As long as your company is following the rules and regulations set by the Americans with Disabilities Act of 1990 (ADA), customers with disabilities should be able to access your brick-and-mortar store. The ADA ensures that stores have parking spots, ramps, and doors wide enough for folks in wheelchairs.
But does the ADA also extend to your business’s website? That’s a question that the Supreme Court may soon have to answer.
As an increasing number of services and opportunities are found online in this day and age, it’s quickly becoming a question that needs answering. Several New York wineries and art galleries, Zillow, and even Beyoncé have been sued because their websites were unusable for people who are blind.
In 2016, Domino’s Pizza was sued by a blind customer who was unable to order a pizza on Domino’s website, even while using the screen reading software that normally help blind people access information and services online. The Ninth Circuit Court ruled that Domino’s was in violation of the ADA and that the company was required to make their sites and apps accessible to all. Three years later, Domino’s is petitioning SCOTUS to take on the case.
Domino’s argues that making their sites and apps accessible would cost millions of dollars and wouldn’t necessarily protect them or any other company from what their lawyer called a “tsunami” of further litigation.
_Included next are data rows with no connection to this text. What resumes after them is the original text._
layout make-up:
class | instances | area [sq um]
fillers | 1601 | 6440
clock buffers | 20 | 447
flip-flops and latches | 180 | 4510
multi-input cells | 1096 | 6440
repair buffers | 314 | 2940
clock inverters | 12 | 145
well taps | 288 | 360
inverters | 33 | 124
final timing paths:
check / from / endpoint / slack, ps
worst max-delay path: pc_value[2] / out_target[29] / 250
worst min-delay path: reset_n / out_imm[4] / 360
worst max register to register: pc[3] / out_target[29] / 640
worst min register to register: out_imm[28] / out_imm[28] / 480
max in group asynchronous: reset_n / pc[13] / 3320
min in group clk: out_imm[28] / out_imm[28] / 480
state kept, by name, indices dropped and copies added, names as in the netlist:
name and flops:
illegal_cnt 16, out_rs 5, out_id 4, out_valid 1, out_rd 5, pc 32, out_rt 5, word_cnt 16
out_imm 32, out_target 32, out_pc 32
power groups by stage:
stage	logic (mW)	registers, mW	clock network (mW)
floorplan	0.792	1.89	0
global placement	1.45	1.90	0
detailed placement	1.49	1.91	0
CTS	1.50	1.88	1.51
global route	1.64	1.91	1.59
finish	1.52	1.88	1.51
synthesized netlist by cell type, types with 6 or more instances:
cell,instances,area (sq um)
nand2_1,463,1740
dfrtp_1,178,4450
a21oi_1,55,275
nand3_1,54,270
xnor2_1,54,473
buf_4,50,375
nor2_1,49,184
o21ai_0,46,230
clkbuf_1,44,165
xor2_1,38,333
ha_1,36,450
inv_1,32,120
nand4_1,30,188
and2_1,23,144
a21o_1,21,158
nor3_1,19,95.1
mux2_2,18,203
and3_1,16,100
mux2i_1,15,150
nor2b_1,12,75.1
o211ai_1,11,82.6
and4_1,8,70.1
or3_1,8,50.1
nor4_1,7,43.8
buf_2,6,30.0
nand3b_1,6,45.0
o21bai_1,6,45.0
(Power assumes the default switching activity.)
That’s because the ADA was written before the internet had completely taken over our social and economic lives. While the ADA sets strict regulations for physical buildings, it has no specific rules for websites and other digital technologies.
The Department of Justice apparently spent from 2010 to 2017 brainstorming possible regulations, but called a hiatus on the whole process because there was still much debate as to whether such rules were “necessary and appropriate.”
The Domino’s case proves that those regulations are in fact necessary. UsableNet, a company that creates accessibility features for tech, reports that there were 2,200 court cases in which users with disabilities sued a company over inaccessible sites or apps. That’s a 181 percent increase from the previous year.
While struggling to buy tickets to a Beyoncé concert or order a pizza may seem like trivial concerns, it’s important to consider how much blind people could be disadvantaged in the modern age if they can’t access the same websites and apps as those of us who can see. Christopher Danielsen from the National Federation of the Blind told CNBC that “If businesses are allowed to say, ‘We do not have to make our websites accessible to blind people,’ that would be shutting blind people out of the economy in the 21st century.”
If the Supreme Court decides to take the case, it could set an important precedent for the future of accessibility in web design.